To run AutoDock Vina on Deep Origin, follow these steps:

1. Create a database to store input and output files

2. Start a tool run on Deep Origin

For this tool run, we will use the following parameters:

search_space = {
    "center_x": 15.190,
    "center_y": 53.903,
    "center_z": 16.917,
    "size_x": 1.1,
    "size_y": 1.1,
    "size_z": 1.1,
}

docking = {
    "energy_range": 0.3,
    "exhaustiveness": 1,
    "num_modes": 9,
}

To start a tool run, use:

from deeporigin.tools import run

job_id = run.autodock_vina(
    database_id="<your-db-name>",
    row_id="<row-name>",
    search_space=search_space,
    docking=docking,
    output_column_name="<output-column-name>",
    receptor_column_name="<receptor-column-name>",
    ligand_column_name="<ligand-column-name>",
)

run.autodock_vina returns the ID of the tool run, that can be used to monitor the status of the run and terminate it if needed.
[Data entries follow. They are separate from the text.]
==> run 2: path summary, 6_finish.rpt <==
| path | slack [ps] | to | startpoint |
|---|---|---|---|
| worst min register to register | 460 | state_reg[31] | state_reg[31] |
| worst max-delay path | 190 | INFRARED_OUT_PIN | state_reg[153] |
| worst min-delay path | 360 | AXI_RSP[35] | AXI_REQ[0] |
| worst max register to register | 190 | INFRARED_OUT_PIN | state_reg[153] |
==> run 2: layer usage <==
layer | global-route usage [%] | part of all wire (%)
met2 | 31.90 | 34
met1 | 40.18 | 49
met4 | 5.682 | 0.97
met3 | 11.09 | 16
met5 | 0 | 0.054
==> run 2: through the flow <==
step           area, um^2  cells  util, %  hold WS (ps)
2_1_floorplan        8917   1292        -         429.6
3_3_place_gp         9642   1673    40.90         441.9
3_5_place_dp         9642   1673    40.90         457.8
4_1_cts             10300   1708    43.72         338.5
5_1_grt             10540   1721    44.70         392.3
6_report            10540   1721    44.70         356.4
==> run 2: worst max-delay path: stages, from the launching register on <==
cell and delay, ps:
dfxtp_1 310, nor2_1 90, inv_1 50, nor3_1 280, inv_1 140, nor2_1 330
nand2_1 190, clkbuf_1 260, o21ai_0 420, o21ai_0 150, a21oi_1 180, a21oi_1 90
run.autodock_vina prints a message that looks like:

🧬 Job started with ID: 9f7a3741-e392-45fb-a349-804b7fca07d7

To monitor the status of the tool run, use:

from deeporigin.tools.utils import query_run_status
query_run_status("9f7a3741-e392-45fb-a349-804b7fca07d7")

To wait for the tool run to finish, use:

from deeporigin.tools.utils import wait_for_job
wait_for_job("9f7a3741-e392-45fb-a349-804b7fca07d7")

Outputs

Docked Poses

  • Format: PDBQT.
  • Contains the ligand poses docked in the receptor.
  • Each pose includes the coordinates, torsional flexibility, and orientation of the ligand.